Schlagartig erhob sich Mara von der Pritsche. Kuronirokiani war bereits wach und stand neben ihr am Boden. Sein Fell am Rücken stand ab und Mara konnte ihn knurren hören.
Sie folgte Kuros Blick und erkannte den Fremden. Dieses Mal hatte er sein Gesicht nicht verhüllt.
Mit geübten Fingern öffnete er die Zelle und trat ein. Die Geisterschwinge stellte sich schützend vor Mara. Trotz seiner geringen Größe wirkte seine Gestalt bedrohlich und ein tiefes Knurren drang aus seiner Kehle.
Der junge Mann schien wenig beeindruckt.
„Zwingt mich nicht dazu, härtere Maßnahmen zu ergreifen", ertönte seine Stimme. Kuronirokiani schien die Drohung zu ignorieren und ging einen Schritt auf den Mann zu.

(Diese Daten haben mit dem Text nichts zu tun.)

### config.mk
export PLATFORM = sky130hd
export DESIGN_NAME = scaled_frame_timer
export DESIGN_NICKNAME = d
export VERILOG_FILES = /design/src/hdl/sft_pkg.sv /design/src/hdl/sft_regs.sv /design/src/hdl/sft_div.sv /design/src/hdl/sft_dp.sv /design/src/hdl/sft_ctrl.sv /design/src/hdl/scaled_frame_timer.sv
export SDC_FILE = /design/constraint.sdc
export NUM_CORES = 2
export LEC_CHECK = 0
export ABC_AREA = 1
export ABC_CLOCK_PERIOD_IN_PS = 25500
export BUFFER_PORTS_ARGS = -buffer_cell sky130_fd_sc_hd__clkbuf_2
export CORE_ASPECT_RATIO = 1.1
export CORE_MARGIN = 2
export CORE_UTILIZATION = 34
export DETAILED_ROUTE_END_ITERATION = 8
export PLACE_DENSITY = 0.59
export RECOVER_POWER = 25
export SLEW_MARGIN = 20
export SYNTH_ARGS = -nofsm -noshare
export SYNTH_HDL_FRONTEND = slang
export SYNTH_SLANG_ARGS = --single-unit
### constraint.sdc
create_clock -name clk -period 25.5 [get_ports clk]
set_input_delay 5.1 -clock clk [delete_from_list [all_inputs] [get_ports clk]]
set_output_delay 5.1 -clock clk [all_outputs]
set_load 0.005 [all_outputs]
### src/hdl/sft_pkg.sv
`default_nettype none

package sft_pkg;

  localparam int TS_W       = 64;
  localparam int FREQ_W     = 32;
  localparam int GAIN_W     = 16;
  localparam int FFR_W      = 10;
  localparam int RATE_W     = 32;
  localparam int HALF_W     = 32;
  localparam int MUL_W      = HALF_W + GAIN_W;
  localparam int DIV_N_W    = FREQ_W + 16;
  localparam int DIV_D_W    = TS_W;
  localparam int APB_ADDR_W = 5;
  localparam int APB_DATA_W = 32;
  localparam int REG_IDX_W  = APB_ADDR_W - 2;

  localparam int AVG_DEPTH_DEF = 8;

  localparam logic [FREQ_W-1:0] FREQ_RST = FREQ_W'(1000000);
  localparam logic [GAIN_W-1:0] GAIN_RST = GAIN_W'(256);
  localparam logic [FFR_W-1:0]  FFR_RST  = FFR_W'(60);

  localparam logic [REG_IDX_W-1:0] REG_TICK_FREQ  = REG_IDX_W'(0);
  localparam logic [REG_IDX_W-1:0] REG_RATE_GAIN  = REG_IDX_W'(1);
  localparam logic [REG_IDX_W-1:0] REG_FIXED_EN   = REG_IDX_W'(2);
  localparam logic [REG_IDX_W-1:0] REG_FIXED_RATE = REG_IDX_W'(3);
  localparam logic [REG_IDX_W-1:0] REG_AVG_EN     = REG_IDX_W'(4);

  typedef enum logic [1:0] {
    OP_UPDATE = 2'd0,
    OP_PAUSE  = 2'd1,
    OP_RESUME = 2'd2,
    OP_RESET  = 2'd3
  } op_t;

  typedef enum logic [3:0] {
    S_IDLE,
    S_DECIDE,
    S_MUL_LO,
    S_MUL_HI,
    S_SCALE,
    S_DIV_RATE,
    S_DIV_FIX,
    S_COMMIT,
    S_RING,
    S_DIV_AVG,
    S_FINISH
  } state_t;

  typedef struct packed {
    logic [FREQ_W-1:0] tick_frequency;
    logic [GAIN_W-1:0] rate_gain;
    logic              fixed_step_enable;
    logic [FFR_W-1:0]  fixed_frame_rate;
    logic              averaging_enable;
  } cfg_t;

  typedef struct packed {
    logic load;
    logic decide;
    logic mul_lo;
    logic mul_hi;
    logic scale;
    logic rate_cap;
    logic fix_start;
    logic fix_cap;
    logic commit;
    logic ring_upd;
    logic avg_cap;
    logic finish;
  } cmd_t;

  typedef struct packed {
    logic compute;
    logic fixed;
    logic avg;
    logic div_done;
    logic avg_done;
    logic out_free;
  } sts_t;

endpackage

`default_nettype wire

### src/hdl/sft_regs.sv
`default_nettype none

module sft_regs import sft_pkg::*; (
  input  logic                  clk,
  input  logic                  rst,
  input  logic                  psel,
  input  logic                  penable,
  input  logic                  pwrite,
  input  logic [APB_ADDR_W-1:0] paddr,
  input  logic [APB_DATA_W-1:0] pwdata,
  output logic [APB_DATA_W-1:0] prdata,
  output logic                  pready,
  output cfg_t                  cfg
);

  logic                 wr;
  logic [REG_IDX_W-1:0] idx;

  assign pready = 1'b1;
  assign wr     = psel & penable & pwrite;
  assign idx    = paddr[APB_ADDR_W-1:2];

  always_ff @(posedge clk) begin
    if (rst) begin
      cfg.tick_frequency    <= FREQ_RST;
      cfg.rate_gain         <= GAIN_RST;
      cfg.fixed_step_enable <= 1'b0;
      cfg.fixed_frame_rate  <= FFR_RST;
      cfg.averaging_enable  <= 1'b1;
    end else if (wr) begin
      case (idx)
        REG_TICK_FREQ:  cfg.tick_frequency    <= pwdata[FREQ_W-1:0];
        REG_RATE_GAIN:  cfg.rate_gain         <= pwdata[GAIN_W-1:0];
        REG_FIXED_EN:   cfg.fixed_step_enable <= pwdata[0];
        REG_FIXED_RATE: cfg.fixed_frame_rate  <= pwdata[FFR_W-1:0];
        REG_AVG_EN:     cfg.averaging_enable  <= pwdata[0];
        default: ;
      endcase
    end
  end

  always_comb begin
    case (idx)
      REG_TICK_FREQ:  prdata = APB_DATA_W'(cfg.tick_frequency);
      REG_RATE_GAIN:  prdata = APB_DATA_W'(cfg.rate_gain);
      REG_FIXED_EN:   prdata = APB_DATA_W'(cfg.fixed_step_enable);
      REG_FIXED_RATE: prdata = APB_DATA_W'(cfg.fixed_frame_rate);
      REG_AVG_EN:     prdata = APB_DATA_W'(cfg.averaging_enable);
      default:        prdata = '0;
    endcase
  end

endmodule

`default_nettype wire

### src/hdl/sft_div.sv
`default_nettype none

module sft_div import sft_pkg::*; (
  input  logic               clk,
  input  logic               rst,
  input  logic               start,
  input  logic [DIV_N_W-1:0] dividend,
  input  logic [DIV_D_W-1:0] divisor,
  output logic               done,
  output logic [DIV_N_W-1:0] quotient
);

  localparam int CNT_W = $clog2(DIV_N_W);
  localparam int CMP_W = DIV_D_W + 1;

  logic               busy;
  logic [CNT_W-1:0]   cnt;
  logic [DIV_N_W-1:0] rem;
  logic [DIV_N_W-1:0] quot;
  logic [DIV_D_W-1:0] dvs;
  logic [DIV_N_W:0]   trial;
  logic [CMP_W-1:0]   diff;
  logic               ge;

  assign trial    = {rem, quot[DIV_N_W-1]};
  assign ge       = CMP_W'(trial) >= CMP_W'(dvs);
  assign diff     = CMP_W'(trial) - CMP_W'(dvs);
  assign quotient = quot;

  always_ff @(posedge clk) begin
    if (rst) begin
      busy <= 1'b0;
      done <= 1'b0;
      cnt  <= '0;
    end else begin
      done <= 1'b0;
      if (start) begin
        busy <= 1'b1;
        cnt  <= '0;
      end else if (busy) begin
        cnt <= cnt + 1'b1;
        if (cnt == CNT_W'(DIV_N_W - 1)) begin
          busy <= 1'b0;
          done <= 1'b1;
        end
      end
    end
  end

  always_ff @(posedge clk) begin
    if (start) begin
      rem  <= '0;
      quot <= dividend;
      dvs  <= divisor;
    end else if (busy) begin
      rem  <= ge ? diff[DIV_N_W-1:0] : trial[DIV_N_W-1:0];
      quot <= {quot[DIV_N_W-2:0], ge};
    end
  end

endmodule

`default_nettype wire

### src/hdl/sft_dp.sv
`default_nettype none

module sft_dp import sft_pkg::*; #(
  parameter int AVG_DEPTH = AVG_DEPTH_DEF
) (
  input  logic            clk,
  input  logic            rst,
  input  cfg_t            cfg,
  input  cmd_t            cmd,
  output sts_t            sts,
  input  logic [1:0]      operation,
  input  logic [TS_W-1:0] timestamp,
  input  logic            out_stall,
  output logic            out_valid,
  output logic [TS_W-1:0] delta_ticks,
  output logic [TS_W-1:0] elapsed_ticks,
  output logic [RATE_W-1:0] frame_rate,
  output logic            paused
);

  localparam int SLOT_W  = (AVG_DEPTH > 1) ? $clog2(AVG_DEPTH) : 1;
  localparam int AVG_L   = $clog2(AVG_DEPTH);
  localparam int SUM_W   = RATE_W + AVG_L;
  localparam int RCP_W   = 48;
  localparam int CHUNK_W = 16;
  localparam int RCP_SH  = SUM_W + AVG_L;
  localparam int PART_W  = SUM_W + CHUNK_W;
  localparam int ACC_W   = SUM_W + RCP_W;
  localparam logic [63:0] RCP_FULL =
    ((64'd1 << RCP_SH) + 64'(AVG_DEPTH) - 64'd1) / 64'(AVG_DEPTH);
  localparam logic [RCP_W-1:0] RCP = RCP_FULL[RCP_W-1:0];

  op_t               op_r;
  logic [TS_W-1:0]   ts_r;
  logic [TS_W-1:0]   elapsed_acc;
  logic [TS_W-1:0]   last_stamp;
  logic              stamp_valid;
  logic              pause_flag;
  logic [TS_W-1:0]   iv;
  logic [MUL_W-1:0]  lo_prod;
  logic [MUL_W-1:0]  hi_prod;
  logic [TS_W-1:0]   delta_r;
  logic [RATE_W-1:0] rate_r;
  logic [RATE_W-1:0] fps_r;

  logic [HALF_W-1:0] mul_a;
  logic [MUL_W-1:0]  mul_p;
  logic [TS_W:0]     sc_sum;
  logic [TS_W-1:0]   scaled;

  logic               div_start;
  logic [DIV_N_W-1:0] div_n;
  logic [DIV_D_W-1:0] div_d;
  logic               div_done;
  logic [DIV_N_W-1:0] div_q;
  logic [RATE_W-1:0]  rate_sat;
  logic [FFR_W-1:0]   ffr_eff;

  logic [RATE_W-1:0]    ring [AVG_DEPTH];
  logic [AVG_DEPTH-1:0] ring_vld;
  logic [RATE_W-1:0]    rd_data;
  logic                 rd_vld;
  logic [SLOT_W-1:0]    slot;
  logic [SLOT_W-1:0]    slot_inc;
  logic [SUM_W-1:0]     sum;
  logic [SUM_W-1:0]     sum_next;
  logic [RATE_W-1:0]    old_rate;

  logic [SUM_W-1:0]   avg_x;
  logic [ACC_W-1:0]   avg_acc;
  logic [1:0]         avg_cnt;
  logic [CHUNK_W-1:0] rcp_chunk;
  logic [PART_W-1:0]  avg_part;

  assign sts.compute  = (op_r == OP_UPDATE) && !pause_flag && stamp_valid;
  assign sts.fixed    = cfg.fixed_step_enable;
  assign sts.avg      = cfg.averaging_enable;
  assign sts.div_done = div_done;
  assign sts.avg_done = (avg_cnt == 2'd0);
  assign sts.out_free = !out_valid || !out_stall;

  assign mul_a  = cmd.mul_hi ? iv[TS_W-1:HALF_W] : iv[HALF_W-1:0];
  assign mul_p  = MUL_W'(mul_a) * MUL_W'(cfg.rate_gain);
  assign sc_sum = {1'b0, hi_prod[39:0], 24'b0} + {25'b0, lo_prod[MUL_W-1:8]};
  assign scaled = ((|hi_prod[MUL_W-1:40]) || sc_sum[TS_W]) ? '1 : sc_sum[TS_W-1:0];

  assign ffr_eff  = (cfg.fixed_frame_rate == '0) ? FFR_W'(1) : cfg.fixed_frame_rate;
  assign rate_sat = ((iv == '0) || (|div_q[DIV_N_W-1:RATE_W])) ? '1 : div_q[RATE_W-1:0];

  assign slot_inc = (slot == SLOT_W'(AVG_DEPTH - 1)) ? '0 : slot + 1'b1;
  assign old_rate = rd_vld ? rd_data : '0;
  assign sum_next = sum - SUM_W'(old_rate) + SUM_W'(rate_r);

  // The average is the sum times a rounded-up reciprocal of the depth, taken in
  // three 16-bit slices of the constant. The scaling is exact for every sum.
  always_comb begin
    case (avg_cnt)
      2'd3:    rcp_chunk = RCP[47:32];
      2'd2:    rcp_chunk = RCP[31:16];
      default: rcp_chunk = RCP[15:0];
    endcase
  end

  assign avg_part = PART_W'(avg_x) * PART_W'(rcp_chunk);

  assign div_start = cmd.scale | cmd.fix_start;

  always_comb begin
    if (cmd.fix_start) begin
      div_n = DIV_N_W'(cfg.tick_frequency);
      div_d = DIV_D_W'(ffr_eff);
    end else begin
      div_n = {cfg.tick_frequency, 16'b0};
      div_d = iv;
    end
  end

  sft_div u_div (
    .clk      (clk),
    .rst      (rst),
    .start    (div_start),
    .dividend (div_n),
    .divisor  (div_d),
    .done     (div_done),
    .quotient (div_q)
  );

  always_ff @(posedge clk) begin
    if (cmd.load) begin
      op_r <= op_t'(operation);
      ts_r <= timestamp;
    end
    if (cmd.decide) begin
      iv <= ts_r - last_stamp;
      if (!sts.compute) begin
        delta_r <= '0;
        fps_r   <= '0;
      end
    end
    if (cmd.mul_lo) begin
      lo_prod <= mul_p;
    end
    if (cmd.mul_hi) begin
      hi_prod <= mul_p;
    end
    if (cmd.scale) begin
      delta_r <= scaled;
    end
    if (cmd.rate_cap) begin
      rate_r <= rate_sat;
    end
    if (cmd.fix_cap) begin
      delta_r <= TS_W'(div_q);
    end
    if (cmd.commit) begin
      fps_r   <= rate_r;
      rd_data <= ring[slot_inc];
      rd_vld  <= ring_vld[slot_inc];
    end
    if (cmd.ring_upd) begin
      ring[slot_inc] <= rate_r;
      avg_x          <= sum_next;
      avg_acc        <= '0;
    end else if (avg_cnt != 2'd0) begin
      avg_acc <= {avg_acc[ACC_W-CHUNK_W-1:0], {CHUNK_W{1'b0}}} + ACC_W'(avg_part);
    end
    if (cmd.avg_cap) begin
      fps_r <= avg_acc[RCP_SH +: RATE_W];
    end
    if (cmd.finish) begin
      delta_ticks   <= delta_r;
      elapsed_ticks <= elapsed_acc;
      frame_rate    <= fps_r;
      paused        <= pause_flag;
    end
  end

  always_ff @(posedge clk) begin
    if (rst) begin
      elapsed_acc <= '0;
      last_stamp  <= '0;
      stamp_valid <= 1'b0;
      pause_flag  <= 1'b0;
      ring_vld    <= '0;
      slot        <= '0;
      sum         <= '0;
      avg_cnt     <= '0;
      out_valid   <= 1'b0;
    end else begin
      if (cmd.decide && !sts.compute) begin
        case (op_r)
          OP_UPDATE: begin
            if (!pause_flag) begin
              last_stamp  <= ts_r;
              stamp_valid <= 1'b1;
            end
          end
          OP_PAUSE: pause_flag <= 1'b1;
          OP_RESUME: begin
            pause_flag  <= 1'b0;
            last_stamp  <= ts_r;
            stamp_valid <= 1'b1;
          end
          OP_RESET: begin
            elapsed_acc <= '0;
            last_stamp  <= ts_r;
            stamp_valid <= 1'b1;
          end
          default: ;
        endcase
      end
      if (cmd.commit) begin
        elapsed_acc <= elapsed_acc + delta_r;
        last_stamp  <= ts_r;
      end
      if (cmd.ring_upd) begin
        ring_vld[slot_inc] <= 1'b1;
        slot               <= slot_inc;
        sum                <= sum_next;
        avg_cnt            <= 2'd3;
      end else if (avg_cnt != 2'd0) begin
        avg_cnt <= avg_cnt - 2'd1;
      end
      if (cmd.finish) begin
        out_valid <= 1'b1;
      end else if (!out_stall) begin
        out_valid <= 1'b0;
      end
    end
  end

endmodule

`default_nettype wire

### src/hdl/sft_ctrl.sv
`default_nettype none

module sft_ctrl import sft_pkg::*; (
  input  logic clk,
  input  logic rst,
  input  logic in_valid,
  output logic in_stall,
  input  sts_t sts,
  output cmd_t cmd
);

  state_t state;
  state_t state_next;

  always_ff @(posedge clk) begin
    if (rst) begin
      state <= S_IDLE;
    end else begin
      state <= state_next;
    end
  end

  always_comb begin
    state_next = state;
    cmd        = '0;
    in_stall   = (state != S_IDLE);
    case (state)
      S_IDLE: begin
        if (in_valid) begin
          cmd.load   = 1'b1;
          state_next = S_DECIDE;
        end
      end
      S_DECIDE: begin
        cmd.decide = 1'b1;
        state_next = sts.compute ? S_MUL_LO : S_FINISH;
      end
      S_MUL_LO: begin
        cmd.mul_lo = 1'b1;
        state_next = S_MUL_HI;
      end
      S_MUL_HI: begin
        cmd.mul_hi = 1'b1;
        state_next = S_SCALE;
      end
      S_SCALE: begin
        cmd.scale  = 1'b1;
        state_next = S_DIV_RATE;
      end
      S_DIV_RATE: begin
        if (sts.div_done) begin
          cmd.rate_cap = 1'b1;
          if (sts.fixed) begin
            cmd.fix_start = 1'b1;
            state_next    = S_DIV_FIX;
          end else begin
            state_next = S_COMMIT;
          end
        end
      end
      S_DIV_FIX: begin
        if (sts.div_done) begin
          cmd.fix_cap = 1'b1;
          state_next  = S_COMMIT;
        end
      end
      S_COMMIT: begin
        cmd.commit = 1'b1;
        state_next = sts.avg ? S_RING : S_FINISH;
      end
      S_RING: begin
        cmd.ring_upd = 1'b1;
        state_next   = S_DIV_AVG;
      end
      S_DIV_AVG: begin
        if (sts.avg_done) begin
          cmd.avg_cap = 1'b1;
          state_next  = S_FINISH;
        end
      end
      S_FINISH: begin
        if (sts.out_free) begin
          cmd.finish = 1'b1;
          state_next = S_IDLE;
        end
      end
      default: state_next = S_IDLE;
    endcase
  end

endmodule

`default_nettype wire

### src/hdl/scaled_frame_timer.sv
// Scaled frame timer. Each input transaction carries an operation (update,
// pause, resume, reset accumulator) and a free-running tick timestamp; each
// one produces exactly one output transaction with the scaled delta, the
// accumulated game time, a Q16.16 frame rate and the pause flag.
// Both channels use valid and stall; a transaction completes on a clock edge
// with valid high and stall low. Registers are written over the APB port.
// Pause, resume, reset, an update while paused and the first update after
// reset skip the arithmetic and go from the decide state straight to the
// finish state. A measured update runs the frame-rate division, a second
// division in fixed-step mode and the averaging multiply when averaging is
// on. The divider is radix-2 and is shared by the frame rate and the fixed
// step; the average is a reciprocal multiply taken in 16-bit slices.
// One item is in work at a time; in_stall is low only while the controller
// is idle. A finished result sits in the output register, so the next item
// can be accepted while the receiver stalls; that item then waits for the
// output register to free up before it completes.
// Synchronous reset clears the timer state, the history ring and the
// registers to their defaults, and drops out_valid.
`default_nettype none

module scaled_frame_timer import sft_pkg::*; #(
  parameter int AVG_DEPTH = AVG_DEPTH_DEF
) (
  input  logic                  clk,
  input  logic                  rst,
  input  logic                  psel,
  input  logic                  penable,
  input  logic                  pwrite,
  input  logic [APB_ADDR_W-1:0] paddr,
  input  logic [APB_DATA_W-1:0] pwdata,
  output logic [APB_DATA_W-1:0] prdata,
  output logic                  pready,
  input  logic                  in_valid,
  output logic                  in_stall,
  input  logic [1:0]            operation,
  input  logic [TS_W-1:0]       timestamp,
  output logic                  out_valid,
  input  logic                  out_stall,
  output logic [TS_W-1:0]       delta_ticks,
  output logic [TS_W-1:0]       elapsed_ticks,
  output logic [RATE_W-1:0]     frame_rate,
  output logic                  paused
);

  cfg_t cfg;
  cmd_t cmd;
  sts_t sts;

  sft_regs u_regs (
    .clk     (clk),
    .rst     (rst),
    .psel    (psel),
    .penable (penable),
    .pwrite  (pwrite),
    .paddr   (paddr),
    .pwdata  (pwdata),
    .prdata  (prdata),
    .pready  (pready),
    .cfg     (cfg)
  );

  sft_ctrl u_ctrl (
    .clk      (clk),
    .rst      (rst),
    .in_valid (in_valid),
    .in_stall (in_stall),
    .sts      (sts),
    .cmd      (cmd)
  );

  sft_dp #(
    .AVG_DEPTH (AVG_DEPTH)
  ) u_dp (
    .clk           (clk),
    .rst           (rst),
    .cfg           (cfg),
    .cmd           (cmd),
    .sts           (sts),
    .operation     (operation),
    .timestamp     (timestamp),
    .out_stall     (out_stall),
    .out_valid     (out_valid),
    .delta_ticks   (delta_ticks),
    .elapsed_ticks (elapsed_ticks),
    .frame_rate    (frame_rate),
    .paused        (paused)
  );

endmodule

`default_nettype wire

==> run_results.csv <==
group,metric,value,unit
status,status,"complete, but fails checks",
status,violations,"max-capacitance violations, max-slew violations",
die,fp.dieW,485,um
power_and_ir_drop,p_clk_share,23.3,%
timing,fmax,83.2,MHz
synthesis,ys_types,61,
routing,vias_per_cell,4.95,
placement,place_congestion,0.987,
synthesis,synthTopCellsByCount,"nand2_1, inv_1, nor2_1, edfxtp_1, o21ai_0",
synthesis,yosysTopAreaCell,"edfxtp_1",
critical_path,crit_chain,"clkbuf_2 -> nor3_1 -> inv_2 -> o221ai_1 -> clkbuf_2",
die,fp.coreArea,253000,um2
clock_network,numCtsBuffers,148,
job,maxCapViolCount,6,
critical_path,critical-path-top-delay-family,"compound AO/OA/AOI/OAI gates",
timing,hold_violations,0,
critical_path,cp_data_required_time,20.40,ns
synthesis,avgSynthCellArea,8.15,um2
global_routing,grt_antenna_before_repair,21,
min_path,min_path_type,"register to register",
routing,drt_iter0_drc,5635,
critical_path,worstPathArrival,6.91,ns
placement,port_buffers,302,
synthesis,synth_seq_cells,1309,
layout,drive_gt1_share,6.63,%
synthesis,yosysMostFrequentCell,"nand2_1",
timing,fin_crit_sh,47.1,%
power_and_ir_drop,power.total,0.00960,W
clock_network,cts.path.max_buffers,3,
power_and_ir_drop,seqPwrFrac,33.7,%
timing,relSlewSlack,-175,%
timing,slew_violations,284,
clock_network,clk_latency,0.83,ns
power_and_ir_drop,swShare,44.0,%
clock_network,root_buffer,"clkbuf_16",
timing,rsz0062_at_grt,"no",
timing,tightest_slew,4.13,ns
routing,antenna_left,0,
clock_network,cts_resized,0,
critical_path,r2r_end,"u_dp.lo_prod[27]",
critical_path,ff2ff_setup_slack,17.00,ns
power_and_ir_drop,ir_worst_vdd,0.0673,mV
critical_path,ff2ff_path_depth,25,
die,placementRows,194,
global_routing,grt_use_total,21.9,%
timing,setup_viol,0,
die,die_h,533,um
synthesis,synth.cell_area,86400,um2
global_routing,grt_overflow_total,0,
timing,min_period,12.01,ns
critical_path,critPathKind,"input port to output port",
die,die-area,258000,um2
synthesis,synthArstFlopShare,0,%
clock_network,cts.sinks,1309,
synthesis,postSynthCellCount,10600,
critical_path,reg2reg_from,"u_ctrl.state[3]",
synthesis,synth-seq-area-share,41.1,%
synthesis,syn_nets,11600,
synthesis,yosysTopAreaCellShare,32.2,%
clock_network,cts_tree,"done",
global_routing,grt_max_degree,93,
placement,hpwl,223000,um
synthesis,yosys_most_used_dff,"edfxtp_1",
power_and_ir_drop,comb_power_share,43.0,%
power_and_ir_drop,p_sw,0.00422,W
power_and_ir_drop,p_leak,42.6,nW
synthesis,ys_warn_count,0,
critical_path,critPathMaxStageDelay,0.86,ns
die,num_io_pins,306,
global_routing,grt_pass1_vias,70100,
critical_path,worstPathMaxFanout,16,
critical_path,cpMaxStageDelayCell,"o221ai_1",
timing,finalClockSkew,0.0871,ns
global_routing,grt_first_pass_wirelength,429000,um
critical_path,crit_buf_inv,3,
routing,postRouteWirelength,287000,um
critical_path,startpoint,"paddr[4]",
layout,n_fill_cell,26400,
routing,wl_per_cell,20.1,um
layout,finalNetCount,11800,
routing,drc,0,
power_and_ir_drop,p_int,0.00538,W
critical_path,cp.depth,5,
clock_network,postCtsHoldBufs,0,
synthesis,synth_edf_count,927,
layout,syn2layout_area_growth,12.0,%
critical_path,setup.worst_path.end,"prdata[1]",
clock_network,clk_pin_slew,0.06,ns
critical_path,setup.worst_path.start_class,"input port",
die,start_util,34.1,%
critical_path,end_kind,"output port",
power_and_ir_drop,power.density,99.2,nW/um2
clock_network,postCtsSetupRepairBufs,0,
routing,dr.pass1.iters,8,
routing,vias,70900,
timing,fin_setup_tns,0,ns
critical_path,crit_top_cell,"clkbuf_2",
synthesis,synth_top_cells_by_area,"edfxtp_1, fa_1, nand2_1",
clock_network,htree_levels,4,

Der Mann seufzte und Mara erkannte, dass seine Schultern ein Stück nach unten sackten. „Ich habe euch gewarnt", sagte er und Mara glaubte einen gewissen Hauch von Bedauern in seiner Stimme zu vernehmen. Schnell schüttelte sie ihren Kopf. Dieses Gefühl konnte sie sich auch eingebildet haben.
Mit einer schnellen Bewegung holte der Fremde ein großes Netz hervor und warf es um Kuro. Bevor Mara ihrem Freund zu Hilfe eilen konnte, zog der Mann das Netz zu sich und schnürte die Geisterschwinge in ein festes Knäuel. Kuros Knurren erstarb und die Geisterschwinge gab einen aufgeschreckten Laut von sich.
Die Augen des Fremden richteten sich auf Mara. „Folgst du mir, ohne Probleme zu machen? Ansonsten muss ich euch trennen."
Mara bekam Angst bei dem Gedanken, von Kuronirokiani getrennt zu sein. Still nickte sie dem Mann zu, der sich daraufhin umdrehte und den gleichen Weg nahm, den sie bereits kannte.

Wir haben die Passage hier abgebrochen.